Guru Dutt in

Guru Dutt

January 20 to February 3, 2006

 

The Indian director, actor, producer and choreographer Guru Dutt died on October 10, 1964, following his fifth suicide attempt. His small oeuvre was created in a period spanning just over ten years, yet it still constitutes one of the most important positions in Asian film history.

 

The Film Museum is now showing Dutt's works for the first time in Austria. In 1947, when Guru Dutt went to Bombay to start a career in films, the young nation of India was just becoming an entity in its current political form. However, at this time there had already been a long history of film on the territory.

 

Film is the mass medium par excellence in India, far outpacing both radio and printed media.
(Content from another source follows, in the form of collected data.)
**src/rtl/alu_pkg.sv**
```systemverilog
// Shared definitions for the ALU/TMP stage: opcodes, flag bit positions, FSM states.
package alu_pkg;

  localparam logic [2:0] OP_ADD = 3'b000;
  localparam logic [2:0] OP_SHR = 3'b001;
  localparam logic [2:0] OP_SHL = 3'b010;
  localparam logic [2:0] OP_NOT = 3'b011;
  localparam logic [2:0] OP_AND = 3'b100;
  localparam logic [2:0] OP_OR  = 3'b101;
  localparam logic [2:0] OP_XOR = 3'b110;
  localparam logic [2:0] OP_CMP = 3'b111;

  localparam int unsigned FLAG_C = 3;
  localparam int unsigned FLAG_A = 2;
  localparam int unsigned FLAG_E = 1;
  localparam int unsigned FLAG_Z = 0;

  typedef enum logic [1:0] {
    StIdle  = 2'd0,
    StExec  = 2'd1,
    StWrite = 2'd2
  } state_e;

endpackage

```
**src/rtl/alu_comb.sv**
```systemverilog
// Purely combinational ALU: result, carry out and compare/zero flags.
module alu_comb
  import alu_pkg::*;
#(
  parameter int unsigned WIDTH = 8
) (
  input  logic [WIDTH-1:0] a_i,
  input  logic [WIDTH-1:0] b_i,
  input  logic             cin_i,
  input  logic [2:0]       op_i,
  output logic [WIDTH-1:0] r_o,
  output logic             c_o,
  output logic             a_larger_o,
  output logic             eq_o,
  output logic             zero_o
);

  logic [WIDTH:0] sum;

  assign sum = {1'b0, a_i} + {1'b0, b_i} + (WIDTH + 1)'(cin_i);

  // Opcode decode for result and carry out.
  always_comb begin
    r_o = '0;
    c_o = 1'b0;
    case (op_i)
      OP_ADD: begin
        r_o = sum[WIDTH-1:0];
        c_o = sum[WIDTH];
      end
      OP_SHR: begin
        r_o = {cin_i, a_i[WIDTH-1:1]};
        c_o = a_i[0];
      end
      OP_SHL: begin
        r_o = {a_i[WIDTH-2:0], cin_i};
        c_o = a_i[WIDTH-1];
      end
      OP_NOT:  r_o = ~a_i;
      OP_AND:  r_o = a_i & b_i;
      OP_OR:   r_o = a_i | b_i;
      OP_XOR:  r_o = a_i ^ b_i;
      OP_CMP:  r_o = a_i ^ b_i;
      default: r_o = '0;
    endcase
  end

  assign a_larger_o = (a_i > b_i);
  assign eq_o       = (a_i == b_i);
  assign zero_o     = (r_o == '0);

endmodule

```
**src/rtl/alu_tmp_stage.sv**
```systemverilog
// TMP register, ALU sequencing and flag register feeding the accumulator.
// Optional flag-clear input clf_i is present when ALU_CLF_EN is defined.
module alu_tmp_stage
  import alu_pkg::*;
#(
  parameter int unsigned WIDTH = 8
) (
  input  logic             clk_i,
  input  logic             reset_i,
  input  logic [WIDTH-1:0] bus_in_i,
  input  logic             tmp_s_i,
  input  logic             bus1_i,
  input  logic             start_i,
  input  logic [2:0]       op_i,
  input  logic             carry_en_i,
  input  logic             set_flags_i,
`ifdef ALU_CLF_EN
  input  logic             clf_i,
`endif
  output logic             busy_o,
  output logic             done_o,
  output logic [WIDTH-1:0] acc_d_o,
  output logic             acc_s_o,
  output logic [3:0]       flags_o
);

  state_e state_q, state_d;

  logic [WIDTH-1:0] tmp_q, a_q, b_q, res_q;
  logic [2:0]       op_q;
  logic             cin_q, sf_q, acc_s_q;
  logic [3:0]       flags_q, flags_d;

  logic [WIDTH-1:0] alu_r;
  logic             alu_c, alu_a_larger, alu_eq, alu_zero;
  logic             launch;

  assign launch = (state_q == StIdle) && start_i;

  alu_comb #(
    .WIDTH (WIDTH)
  ) u_alu_comb (
    .a_i        (a_q),
    .b_i        (b_q),
    .cin_i      (cin_q),
    .op_i       (op_q),
    .r_o        (alu_r),
    .c_o        (alu_c),
    .a_larger_o (alu_a_larger),
    .eq_o       (alu_eq),
    .zero_o     (alu_zero)
  );

  // FSM state register.
  always_ff @(posedge clk_i) begin
    if (reset_i) state_q <= StIdle;
    else         state_q <= state_d;
  end

  // FSM next state: one operation per IDLE visit, start elsewhere is dropped.
  always_comb begin
    state_d = state_q;
    unique case (state_q)
      StIdle:  if (start_i) state_d = StExec;
      StExec:  state_d = StWrite;
      StWrite: state_d = StIdle;
      default: state_d = StIdle;
    endcase
  end

  // FSM outputs.
  always_comb begin
    busy_o = (state_q == StExec) || (state_q == StWrite);
    done_o = (state_q == StWrite);
  end

  // TMP register loads from the bus in any state.
  always_ff @(posedge clk_i) begin
    if (reset_i)      tmp_q <= '0;
    else if (tmp_s_i) tmp_q <= bus_in_i;
  end

  // Operand snapshot at launch; cin uses the flag value from before the operation.
  always_ff @(posedge clk_i) begin
    if (reset_i) begin
      a_q   <= '0;
      b_q   <= '0;
      op_q  <= OP_ADD;
      cin_q <= 1'b0;
      sf_q  <= 1'b0;
    end else if (launch) begin
      a_q   <= bus1_i ? WIDTH'(1) : tmp_q;
      b_q   <= bus_in_i;
      op_q  <= op_i;
      cin_q <= flags_q[FLAG_C] & carry_en_i;
      sf_q  <= set_flags_i;
    end
  end

  // Result register and write strobe; CMP leaves the accumulator alone.
  always_ff @(posedge clk_i) begin
    if (reset_i) begin
      res_q   <= '0;
      acc_s_q <= 1'b0;
    end else begin
      acc_s_q <= 1'b0;
      if (state_q == StExec && op_q != OP_CMP) begin
        res_q   <= alu_r;
        acc_s_q <= 1'b1;
      end
    end
  end

  // Flag next state; a clear request overrides an EXEC write.
  always_comb begin
    flags_d = flags_q;
    if (state_q == StExec && sf_q) begin
      flags_d[FLAG_C] = alu_c;
      flags_d[FLAG_A] = alu_a_larger;
      flags_d[FLAG_E] = alu_eq;
      flags_d[FLAG_Z] = alu_zero;
    end
`ifdef ALU_CLF_EN
    if (clf_i) flags_d = '0;
`endif
  end

  // Flag register.
  always_ff @(posedge clk_i) begin
    if (reset_i) flags_q <= '0;
    else         flags_q <= flags_d;
  end

  assign acc_d_o = res_q;
  assign acc_s_o = acc_s_q;
  assign flags_o = flags_q;

endmodule

```
**config.mk**
```make
export PLATFORM = sky130hd
export DESIGN_NAME = alu_tmp_stage
export DESIGN_NICKNAME = d
export VERILOG_FILES = /design/src/rtl/alu_pkg.sv /design/src/rtl/alu_comb.sv /design/src/rtl/alu_tmp_stage.sv
export SDC_FILE = /design/constraint.sdc
export NUM_CORES = 1
export LEC_CHECK = 0
export CORE_UTILIZATION = 61
export DETAILED_ROUTE_END_ITERATION = 16
export GPL_TIMING_DRIVEN = 0
export PLACE_DENSITY_LB_ADDON = 0.3
export REMOVE_ABC_BUFFERS = 1
export SLEW_MARGIN = 20
export SYNTH_ARGS = -nofsm -noshare
export SYNTH_HDL_FRONTEND = slang
export SYNTH_SLANG_ARGS = --single-unit
export TNS_END_PERCENT = 10
```
**constraint.sdc**
```tcl
create_clock -name clk_i -period 5 [get_ports clk_i]
set_input_delay 1.5 -clock clk_i [delete_from_list [all_inputs] [get_ports clk_i]]
set_output_delay 1.5 -clock clk_i [all_outputs]
set_load 0.1 [all_outputs]
```
* Word-level counts from Yosys, hierarchy flattened
Cells that the tools add are included.
Storage, ports and cells: bits in registers 44, output and inout port bits 15
Cells by class: $add $sub $neg 2, order comparisons 1, eq/ne operators 12, multiplexer cells 6, bitwise logic cells 5, reduce and logical (&&, ||, !) cells 8
Operator list (number):
- 8-bit case mux with 7 select lines | 1
- 3-bit equality test, second input constant | 4
- 8-bit by 8-bit adder with 9-bit output | 1
- 9-bit by 1-bit adder with 9-bit output | 1
- 8-bit AND | 1
- 8-bit equality test | 1
- 8-bit > comparator | 1
- 8-bit logical NOT | 1
- 8-bit two-way mux | 1
- 8-bit inverter | 1
- 8-bit OR | 1
- 8-bit bitwise XOR | 1
- 3-bit by 2-bit equality test with 1-bit output, second input constant | 2
- 2-bit case mux with 2 select lines | 1
- 3-bit by 1-bit equality test with 1-bit output, second input constant | 1
- 1-bit logical AND | 3
- 3-bit logical NOT | 1
- 3-bit inequality test, second input constant | 1
- 1-bit case mux with 3 select lines | 1
- 2-bit by 1-bit equality test with 1-bit output, second input constant | 1
- 2-bit equality test, second input constant | 1
- 2-bit logical NOT | 1
- 2-bit two-way mux | 1
- 2-bit inequality test, second input constant | 1
- 4 further kinds | 4

* Depth between registers and ports, before layout
Gate-level depths: netlist (run 1).
depth in word-level cells 4, mapped depth 9, mapped depth without buffers 8

* By module
A second synthesis (run 1) with hierarchy kept.
Second synthesis, totals: cell total of the unflattened synthesis 365, area, all modules 2991.6 um^2
By module, submodules not included:
- alu_tmp_stage | times used 1, cells each 188, area an instance 1721.7 um^2, sequential area each 880.8 um^2
- alu_comb | times used 1, cells each 177, area an instance 1270.0 um^2, sequential area each 0.0 um^2

* Worst setup path before layout (run 1)
OpenSTA, ideal clock, no wires.
path kind reg-to-output, from register state_q[0], to output port busy_o, arrival time 1.238 ns, setup slack 2.262 ns, cell stages (with the launch flop) 3, buffers on the path 0, cell sequence dfxtp_1 -> inv_1 -> ha_1
On the way: cells in the longest elaborated chain, start to end 2, elaborated cells on any way between the ends 3, those cells by class eq/ne: 2; reduce/logical: 1
RTL lines:
- start: declaration | line alu_tmp_stage.sv:27 | state_e state_q, state_d;
- start signal: assignment | line alu_tmp_stage.sv:56 | if (reset_i) state_q <= StIdle;
- start signal: assignment | line alu_tmp_stage.sv:57 | else state_q <= state_d;
- 2-bit by 1-bit equality test with 1-bit output / 2-bit equality test (equally long branches) | line alu_tmp_stage.sv:73 | busy_o = (state_q == StExec) || (state_q == StWrite);
- 1-bit logical OR (*) | line alu_tmp_stage.sv:73
- end: declaration | line alu_tmp_stage.sv:20 | output logic busy_o,
Every way passes the cells marked *; elsewhere a longest branch is shown, timed or not.

* Worst setup path in the final report (run 1)
Ends and elaborated chain as after synthesis.

==> results of run 1 <==
cells in the mapped netlist, types with 5 or more instances:
cell	n	area (um2)
nand3b_1	9	67.56
inv_1	23	86.33
ha_1	28	350.3
dfxtp_1	44	880.8
a21oi_1	33	165.2
nand3_1	5	25.02
a211oi_1	9	67.56
nand2b_1	8	50.05
o211ai_1	6	45.04
nor3_1	6	30.03
nor2_1	32	120.1
nand2_1	41	153.9
clkbuf_1	9	33.78
mux2i_1	18	180.2
worst reg2reg max path, cell delays in order, from the launching register on:
cell	delay, ps
dfxtp_1	370
fa_1	500
fa_1	430
xor2_1	170
mux4_2	460
o21a_1	210
and4bb_1	270
o211ai_1	90
o21ai_1	110
per-layer routing:
layer	global-route usage (%)	share of wire, %	up-vias
li1	-	-	1249
met1	35.96	45	1141
met2	43.71	48	86
met3	4.501	5.5	17
met4	9.368	2.0	0
met5	0	0	-
per-stage QoR:
stage,setup WS [ps],utilization [%]
2_1_floorplan,2262,-
3_3_place_gp,1181,70.86
3_5_place_dp,1667,71.36
4_1_cts,1327,73.50
5_1_grt,1255,73.50
6_report,1330,73.50
final timing paths:
kind	startpoint	end	slack, ps	depth (start not counted)
max	state_q[0]$_SDFFE_PP0P_	busy_o	1330	3
min	flags_o[2]$_SDFFE_PP0P_	flags_o[2]$_SDFFE_PP0P_	470	2
max reg2reg	a_q[0]$_SDFFE_PP0P_	flags_o[0]$_SDFFE_PP0P_	2330	8
min reg2reg	flags_o[2]$_SDFFE_PP0P_	flags_o[2]$_SDFFE_PP0P_	470	2
power breakdown:
| part | internal, mW | switching (mW) | leakage [nW] |
|---|---|---|---|
| combinational | 0.133 | 0.256 | 0.884 |
| sequential | 0.381 | 0.0377 | 0.360 |
| clock | 0.113 | 0.123 | 0.0516 |
| total | 0.627 | 0.416 | 1.30 |
kinds of logic after synthesis:
family,Yosys count,share of synthesized area (%)
AOI/OAI and AO/OA,83,19.04
and+or+nand+nor,122,20.56
adders and majority gates,30,13.17
xor gates and xnor gates,4,1.182
buffers and inverters,45,8.357
DFF,44,29.72
muxes,21,7.978
cells in the final DEF (no fill, tap or decap), drive strengths merged, types with 3 or more instances in the layout:
cell / synthesis / routed
a211oi: 10 / 10
a21oi: 34 / 34
a221o: 3 / 3
a31oi: 4 / 4
clkbuf: 12 / 6
clkdlybuf4s50: 0 / 31
dfxtp: 44 / 44
ha: 28 / 28
inv: 24 / 25
mux2i: 18 / 18
nand2: 41 / 41
nand2b: 8 / 8
nand3: 5 / 5
nand3b: 9 / 9
nor2: 32 / 32
nor2b: 4 / 4
nor3: 7 / 7
nor3b: 3 / 3
o211ai: 6 / 6
o21ai: 6 / 6
xor2: 3 / 3
area by class of cell:
class                           count  area share, %
Multi-Input combinational cell    260          55.44
Clock buffer                        6          2.494
Inverter                           24          2.721
Sequential cell                    44          26.61
Clock inverter                      2         0.4157
Timing Repair Buffer               33          10.36
Tap cell                           52          1.965
registers in the layout, indices dropped and copies added (netlist names):
name,count
acc_d_o,8
a_q,8
acc_s_o,1
cin_q,1
flags_o,4
b_q,8
sf_q,1
op_q,3
state_q,2
tmp_q,8
==> results_dict.tcl, run 1 <==
set metrics [dict create \
    drive_gt1_share_pct 5.962 \
    synth-edff-count 0 \
    core.rowCount 24 \
    antenna_cells 0 \
    run_status "complete, no violations" \
    synth-main-ff-cell "dfxtp_1" \
    grt_max_degree 30 \
    synthesis.area_um2 2964 \
    dp_cells 413 \
    setup-tns-final_ps 0 \
    critPathKind "reg -> out" \
    dp_hpwl_um 4701 \
    relSlewSlack_pct 28.77 \
    post_synth_num_cell_types 61 \
    maxSlewViolCount 0 \
    routed_wl_um 6200 \
    crit_family "buffers and inverters" \
    synth_seq_cells 44 \
    tightestPinTransition_ps 1067 \
    grt_pass1_vias 2344 \
    p_leak_nw 1.295 \
    post_drt_wl_per_cell_um 14.73 \
    clock_skew_ps 10.17 \
    die-height_um 71.71 \
    syn_to_final_growth_pct 11.69 \
    ir_drop_mv 0.2993 \
    initial_utilization_pct 65.81 \
    viasPerCell 5.922 \
    period_share_pct 73.40 \
    grt_setup_unrepaired "no" \
    grt_first_pass_wirelength_um 10890 \
    htree_levels 2 \
    ys_seq_area_share_pct 29.72 \
    cap_violations 0 \
    whs_ps 474.0 \
    antenna_found_initial 0 \
    die_area_um2 5142 \
    grt_use_total_pct 26.82 \
    cts_resized 0 \
    grt-ovfl-total 0 \
    cts_buffers 5 \
    power_mw 1.043 \
    p_per_area_nw_per_um2 315.1 \
    yosysWarnings 0 \
    core-area_um2 4504 \
    layout_min_cycle_time_ps 3670 \
    cts_sinks 44 \
    drc 0 \
    ys_async_sr_fraction_pct 0 \
    endpoint_kind "output pin" \
    cp_max_fo 3 \
    root_buffer "clkbuf_8" \
    drt.antenna.violating_nets 0 \
    port_buffers 32 \
    ios 33 \
    die_x_um 71.71 \
    postCtsSetupBuffers 0 \
    max_freq_mhz 272.5 \
    fill_cells 366 \
    hold_buffers 0 \
    nets 416 \
    drt_iter0_markers 195 \
    cts_tree "done" \
    clk_latency_ps 300 \
    instances_no_fill 421 \
    cts_buffer_depth 2 \
    finalSetupViolCount 0 \
    crit_arrival_ps 2170 \
    gp_congestion 0.9046 \
    via_count 2493 \
    hp-class "reg -> reg" \
    syn_inst 349 \
    multi_input_area_um2 1836 \
    cp_num_buf_inv 2 \
    slowest_delay_ps 1120 \
    regArea_um2 880.8 \
    clkTransAtPathRegs_ps 90 \
    first_pass_iters 4 \
    required_ps 3500 \
    syn_area_per_cell_um2 8.493 \
    placed_area_um2 3214 \
    cp_cell_sequence "inv_1, ha_1, clkdlybuf4s50_1" \
    final_area_um2 3311 \
    hold_viol 0 \
    slowest_stage "clkdlybuf4s50_1" \
    start_kind "flop" \
]
Power figures use the tool's default switching activity.
==> run 2, diff against run 1 <==
--- a/config.mk
+++ b/config.mk
@@ -5,7 +5,7 @@
 export SDC_FILE = /design/constraint.sdc
 export NUM_CORES = 1
 export LEC_CHECK = 0
-export CORE_UTILIZATION = 61
+export CORE_UTILIZATION = 57
 export DETAILED_ROUTE_END_ITERATION = 16
 export GPL_TIMING_DRIVEN = 0
 export PLACE_DENSITY_LB_ADDON = 0.3
==> constraint.sdc (replaced) <==
create_clock -name clk_i -period 3.65 [get_ports clk_i]
set_input_delay 1.095 -clock clk_i [delete_from_list [all_inputs] [get_ports clk_i]]
set_output_delay 1.095 -clock clk_i [all_outputs]
set_load 0.1 [all_outputs]
==> run 2 against run 1 <==
Hold slack better by 1.6 ps; power up 37%; flip-flop and latch count unchanged; worst setup slack worse by 930 ps; design area up 0.49%; first-iteration DRC count down 37%; non-clock buffer count unchanged; cell count up 3.6%; combinational power up 37%.
==> results_dict.tcl, run 2 (synthesis results as in run 1) <==
set metrics [dict create \
    tightestPinTransition_ps 1077 \
    cp_max_fo 3 \
    initial_utilization_pct 61.14 \
    root_buffer "clkbuf_8" \
    drive_gt1_share_pct 5.691 \
    viasPerCell 5.722 \
    grt_pass1_vias 2321 \
    finalSetupViolCount 0 \
    ios 33 \
    run_status "complete, no violations" \
    final_cell_mix "dfxtp_1 (44), nand2_1 (41), a21oi_1 (33)" \
    cts_tree "done" \
    grt_use_total_pct 25.30 \
    cts_sinks 44 \
    htree_levels 2 \
    clkTransAtPathRegs_ps 80 \
    gp_congestion 0.9105 \
    first_pass_iters 4 \
    r2r_slack_ps 980 \
    relSlewSlack_pct 28.11 \
    die_x_um 74.11 \
    grt_max_degree 30 \
    antenna_found_initial 0 \
    worstSetupStartpoint "state_q[1]$_SDFFE_PP0P_" \
    placed_area_um2 3233 \
    cts_buffer_depth 2 \
    via_count 2495 \
    start_kind "flop" \
    drc 0 \
    maxSlewViolCount 0 \
    final_common_cell "dfxtp_1" \
    cap_violations 0 \
    core.rowCount 25 \
    drt_iter0_markers 122 \
    die-height_um 74.11 \
    critPathKind "reg -> out" \
    syn_to_final_growth_pct 12.24 \
    dp_hpwl_um 4761 \
    reg2reg_from "a_q[0]$_SDFFE_PP0P_" \
    grt_first_pass_wirelength_um 10610 \
    max_freq_mhz 307.2 \
    required_ps 2550 \
    port_buffers 32 \
    die_area_um2 5492 \
    final_area_um2 3327 \
    nets 416 \
    p_leak_nw 1.288 \
    antenna_cells 0 \
    setup-tns-final_ps 0 \
    routed_wl_um 6347 \
    clk_latency_ps 300 \
    endpoint_kind "output pin" \
    hp-class "reg -> reg" \
    postCtsSetupBuffers 0 \
    reg2reg_depth 8 \
    ir_drop_mv 0.2320 \
    drt.antenna.violating_nets 0 \
    grt-ovfl-total 0 \
    crit_arrival_ps 2160 \
    reg2reg_to "flags_o[0]$_SDFFE_PP0P_" \
    core-area_um2 4848 \
    layout_min_cycle_time_ps 3255 \
    clock_skew_ps 6.088 \
    grt_setup_unrepaired "no" \
    p_per_area_nw_per_um2 428.2 \
    hold_buffers 0 \
    crit_end "busy_o" \
    cts_resized 0 \
    post_drt_wl_per_cell_um 14.56 \
    cts_buffers 5 \
    power_mw 1.425 \
    period_share_pct 89.17 \
    hold_viol 0 \
]
run 2: layer usage:
| layer | routed length, um | vias up | GRT usage, % |
|---|---|---|---|
| met5 | 0 | - | 0 |
| met4 | 99 | 0 | 8.974 |
| met3 | 369 | 9 | 4.607 |
| met2 | 3055 | 89 | 43.23 |
| met1 | 2822 | 1148 | 31.89 |
| li1 | - | 1249 | - |
run 2: through the flow:
step	hold slack (ps)	setup slack, ps	utilization, %	std cells
final	475.6	395.3	68.62	436
after global routing	500.2	307.2	68.62	436
after CTS	479.5	383.1	68.62	436
after detailed placement	467.9	727.0	66.68	428
after global placement	455.0	229.6	66.22	427
after floorplan	443.9	1183	-	328
run 2: cell type report:
cell class,count,area [um2]
clock buffer,7,86.33
clock inverter,1,7.507
fill,419,1521
inverter,24,90.09
multi-input combinational,260,1836
sequential,44,880.8
tap,67,83.83
timing repair buffer,33,342.8
run 2: worst min path at each step:
stage                     slack [ps]                     from  depth (start not counted)                      end
after floorplan                  440        sf_q$_SDFFE_PP0P_                          2        sf_q$_SDFFE_PP0P_
after global placement           460  flags_o[2]$_SDFFE_PP0P_                          2  flags_o[2]$_SDFFE_PP0P_
after detailed placement         470      b_q[5]$_SDFFE_PP0P_                          2      b_q[5]$_SDFFE_PP0P_
after CTS                        480      b_q[5]$_SDFFE_PP0P_                          2      b_q[5]$_SDFFE_PP0P_
after global routing             500      b_q[5]$_SDFFE_PP0P_                          2      b_q[5]$_SDFFE_PP0P_
final                            480      b_q[5]$_SDFFE_PP0P_                          2      b_q[5]$_SDFFE_PP0P_
run 2: power breakdown:
part | total (mW) | switching [mW] | internal, mW
registers | 0.574 | 0.0520 | 0.522
clock network | 0.320 | 0.166 | 0.154
logic | 0.531 | 0.348 | 0.183
total | 1.42 | 0.566 | 0.859
run 2: critical path: stages (launching register included):
cell and delay, ps:
dfxtp_1 380, inv_1 90, ha_1 270, clkdlybuf4s50_1 1120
Dutt's contemporaries (Bimal Roy, Mehboob Khan, Raj Kapoor) portrayed India's self-image in the form of social melodrama. They combined elements of Indian mythology, plot and style characteristics of both American and European films, and social messages which established somewhat clichéd notions of Indian life.

 

Dutt rejected these social clichés and reshaped them into a melancholy, pessimistic representation of the individual and of exclusion from society. He also kept his focus on contemporary imagery and on achieving a genuinely filmic narrative style. 

 

Dutt's native language was Konkani, but he also spoke fluent English, Hindi and Bengali. He felt a particular affinity for the music and literature of Bengal; in contrast to many Bengali filmmakers of his time, however, he never rejected commercial cinema.

 

He relied heavily on music and choreography, but also gave these “entertainment films” a new dynamic which influenced many filmmakers after him. His use of songs, camera techniques and spoken language was truly innovative. Dialects and sociolects were integrated into the dialogue; the language employed became livelier and more realistic. 

 

Dutt was also the lead actor in his most important films. He plays a caricaturist (Mr. and Mrs. 55), a poet (Pyaasa/Eternal Thirst, 1957) and a director (Kaagaz Ke Phool/Paper Flowers, 1959); in each case, these figures encounter hostility from the society around them.

 

They are embittered and at the same time inseparably connected to their portrayal by Dutt himself. In the final years of his life, he abandoned directing but continued to be a producer and actor. In the latter métier he had his biggest success following the box office hit Chaudhvin Ka Chand (Fourteenth Day of the Moon, 1960).

 

The melancholic tenor of Guru Dutt's films is defined by his being a loner, which characterized his whole approach to film art. His masterpieces stem from a complete devotion to work and an involvement in every aspect of production.

 

Whether it was the screenplay or dialogue writing, the choreography, cinematography or organizational matters, Dutt worked from morning until late at night. His marriage to Geeta Roy, who performs most of the songs in his films, was only initially happy. Dutt was an alcoholic and a victim of severe depression; he took his own life at the age of 39.

 

The Retrospective will show seven of the eight works which Guru Dutt directed, as well as two films for whose conception and realization his role as producer and lead actor was fundamental. As a complement to these films the Film Museum will show the documentary In Search of Guru Dutt (1989) by Nasreen Munni Kabir.

 

Daniel Wisser, advisor on this project and a profound connoisseur of Indian films, will give a lecture on Guru Dutt in the framework of the Retrospective.  The program was organized with the generous support of the Indian Embassy in Vienna.